Task item - Go through the lines below one by one and count those holding the string "that". Give the count alone.

[[ Records for this exercise open ]]

[src/hdl/rcn_pkg.sv]
/* Ring bus package
   Packet layout, the request a ring stop hands to its slave, slave register
   offsets and the byte-lane merge shared by the register slaves */
`default_nettype none

package rcn_pkg;

  // Byte address and data word carried on the ring
  typedef logic [19:0] rcn_addr_t;
  typedef logic [31:0] rcn_data_t;

  // Word offset seen by a slave inside its own window
  typedef logic [7:0] rcn_ofs_t;

  // One ring slot, with valid and req in the top bits
  typedef struct packed {
    logic      valid;
    logic      req;
    logic      wr;
    logic [3:0] mask;
    rcn_addr_t addr;
    rcn_data_t data;
  } rcn_pkt_t;

  // Request offered by a ring stop to the slave behind it
  typedef struct packed {
    logic      strobe;
    logic      wr;
    logic [3:0] mask;
    rcn_ofs_t  ofs;
    rcn_data_t wdata;
  } rcn_slv_req_t;

  // Timer register map in words
  localparam rcn_ofs_t TMR_COUNT_OFS  = 8'd0;
  localparam rcn_ofs_t TMR_CMP_OFS    = 8'd1;
  localparam rcn_ofs_t TMR_STATUS_OFS = 8'd2;

  // Test register map in words
  localparam rcn_ofs_t TST_PROGRESS_OFS = 8'd0;
  localparam rcn_ofs_t TST_FAIL_OFS     = 8'd1;
  localparam rcn_ofs_t TST_PASS_OFS     = 8'd2;

  // Replaces the bytes of old_word selected by mask, bit i covering byte i
  function automatic rcn_data_t rcn_byte_merge(rcn_data_t old_word, rcn_data_t new_word,
                                               logic [3:0] mask);
    rcn_data_t merged;
    merged = old_word;
    for (int i = 0; i < 4; i++) begin
      if (mask[i]) begin
        merged[8*i +: 8] = new_word[8*i +: 8];
      end
    end
    return merged;
  endfunction

endpackage

`default_nettype wire
[src/hdl/rcn_timer.sv]
/* Timer slave
   Prescaled 32-bit up counter with a compare register, raising an event level
   that holds until software clears it through the status register */
`default_nettype none
`timescale 1ns/100ps

module rcn_timer #(
  parameter rcn_pkg::rcn_addr_t ADDR_MASK    = 20'hFFFF0,
  parameter rcn_pkg::rcn_addr_t ADDR_BASE    = 20'hE0000,
  parameter int unsigned        TMR_PRESCALE = 4
) (
  input  wire                      clk_50,
  input  wire                      rst_n,
  input  wire rcn_pkg::rcn_pkt_t   ring_in,
  output rcn_pkg::rcn_pkt_t        ring_out,
  output logic                     timer_event
);

  import rcn_pkg::*;

  localparam int PW = (TMR_PRESCALE > 1) ? $clog2(TMR_PRESCALE) : 1;

  rcn_slv_req_t  slv_req;
  rcn_data_t     slv_rdata;
  logic [PW-1:0] pre_cnt;
  logic          tick;
  rcn_data_t     count;
  rcn_data_t     cmp;
  logic          wr_cmp;
  logic          clr_evt;

  rcn_node #(
    .ADDR_MASK(ADDR_MASK),
    .ADDR_BASE(ADDR_BASE)
  ) rcn_node_inst (
    .clk_50   (clk_50),
    .rst_n    (rst_n),
    .ring_in  (ring_in),
    .ring_out (ring_out),
    .slv_req  (slv_req),
    .slv_rdata(slv_rdata)
  );

  assign tick    = (pre_cnt == PW'(TMR_PRESCALE - 1));
  assign wr_cmp  = slv_req.strobe && slv_req.wr && (slv_req.ofs == TMR_CMP_OFS);
  // Status clears only on a written 1 in bit 0 with its byte lane enabled
  assign clr_evt = slv_req.strobe && slv_req.wr && (slv_req.ofs == TMR_STATUS_OFS) &&
                   slv_req.mask[0] && slv_req.wdata[0];

  // Count advances once every TMR_PRESCALE clocks
  always_ff @(posedge clk_50 or negedge rst_n) begin
    if (!rst_n) begin
      pre_cnt <= '0;
      count   <= '0;
    end else if (tick) begin
      pre_cnt <= '0;
      count   <= count + 32'd1;
    end else begin
      pre_cnt <= pre_cnt + 1'b1;
    end
  end

  // Compare starts at all ones so no event fires soon after reset
  always_ff @(posedge clk_50 or negedge rst_n) begin
    if (!rst_n) begin
      cmp <= '1;
    end else if (wr_cmp) begin
      cmp <= rcn_byte_merge(cmp, slv_req.wdata, slv_req.mask);
    end
  end

  // The flag sets on the tick that brings count onto compare
  // A clear in the same cycle loses against a new match
  always_ff @(posedge clk_50 or negedge rst_n) begin
    if (!rst_n) begin
      timer_event <= 1'b0;
    end else if (tick && ((count + 32'd1) == cmp)) begin
      timer_event <= 1'b1;
    end else if (clr_evt) begin
      timer_event <= 1'b0;
    end
  end

  // Read word is registered and ready one cycle after the strobe
  always_ff @(posedge clk_50) begin
    if (slv_req.strobe && !slv_req.wr) begin
      case (slv_req.ofs)
        TMR_COUNT_OFS:  slv_rdata <= count;
        TMR_CMP_OFS:    slv_rdata <= cmp;
        TMR_STATUS_OFS: slv_rdata <= {31'd0, timer_event};
        default:        slv_rdata <= '0;
      endcase
    end
  end

endmodule

`default_nettype wire

[src/hdl/rcn_node.sv]
/* Ring stop
   Two-stage pipeline on the ring that claims requests inside its address window,
   offers them to the attached slave and turns them into responses */
`default_nettype none
`timescale 1ns/100ps

module rcn_node #(
  parameter rcn_pkg::rcn_addr_t ADDR_MASK = 20'hFFFF0,
  parameter rcn_pkg::rcn_addr_t ADDR_BASE = 20'hFFFF0
) (
  input  wire                        clk_50,
  input  wire                        rst_n,
  input  wire rcn_pkg::rcn_pkt_t     ring_in,
  output rcn_pkg::rcn_pkt_t          ring_out,
  output rcn_pkg::rcn_slv_req_t      slv_req,
  input  wire rcn_pkg::rcn_data_t    slv_rdata
);

  import rcn_pkg::*;

  // Address bits below the window size select the word inside the slave
  localparam rcn_addr_t OFS_MASK = ~ADDR_MASK;

  logic     hit;
  rcn_pkt_t pkt_q;
  logic     hit_q;

  // Only live requests inside the window are claimed, responses always pass
  assign hit = ring_in.valid && ring_in.req && ((ring_in.addr & ADDR_MASK) == ADDR_BASE);

  // The slave sees the request in the same cycle the packet enters stage 1,
  // so its registered read word is ready when stage 2 loads
  always_comb begin
    slv_req.strobe = hit;
    slv_req.wr     = ring_in.wr;
    slv_req.mask   = ring_in.mask;
    slv_req.ofs    = ring_in.addr[9:2] & OFS_MASK[9:2];
    slv_req.wdata  = ring_in.data;
  end

  // Stage 1 holds the packet and remembers whether it was claimed
  always_ff @(posedge clk_50 or negedge rst_n) begin
    if (!rst_n) begin
      pkt_q <= '0;
      hit_q <= 1'b0;
    end else begin
      pkt_q <= ring_in;
      hit_q <= hit;
    end
  end

  // Stage 2 turns a claimed request into a response in the same slot
  // Address and mask stay, a write echoes its data and a read takes the slave word
  always_ff @(posedge clk_50 or negedge rst_n) begin
    if (!rst_n) begin
      ring_out <= '0;
    end else if (hit_q) begin
      ring_out      <= pkt_q;
      ring_out.req  <= 1'b0;
      ring_out.data <= pkt_q.wr ? pkt_q.data : slv_rdata;
    end else begin
      ring_out <= pkt_q;
    end
  end

  // An empty slot coming from upstream must never carry the request flag
  a_idle_slot_clean: assert property (@(posedge clk_50) disable iff (!rst_n)
    !(ring_in.req && !ring_in.valid));

endmodule

`default_nettype wire

[config.mk]
export PLATFORM = sky130hd
export DESIGN_NAME = rcn_timer
export DESIGN_NICKNAME = d
export VERILOG_FILES = /design/src/hdl/rcn_pkg.sv /design/src/hdl/rcn_timer.sv /design/src/hdl/rcn_node.sv
export SDC_FILE = /design/constraint.sdc
export NUM_CORES = 1
export LEC_CHECK = 0
export BUFFER_PORTS_ARGS = -buffer_cell sky130_fd_sc_hd__buf_2
export CAP_MARGIN = 5
export CORE_MARGIN = 4
export CORE_UTILIZATION = 40
export DETAILED_ROUTE_END_ITERATION = 12
export PLACE_DENSITY = 0.64
export SLEW_MARGIN = 20
export SYNTH_ARGS = -nofsm -noshare
export SYNTH_HDL_FRONTEND = slang
export SYNTH_SLANG_ARGS = --single-unit
[constraint.sdc]
create_clock -name clk_50 -period 1.99 [get_ports clk_50]
set_input_delay 0.0995 -clock clk_50 [delete_from_list [all_inputs] [get_ports clk_50]]
set_output_delay 0.0995 -clock clk_50 [all_outputs]
set_load 0.02 [all_outputs]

[[ Records for this exercise closed ]]

Output for this task - 3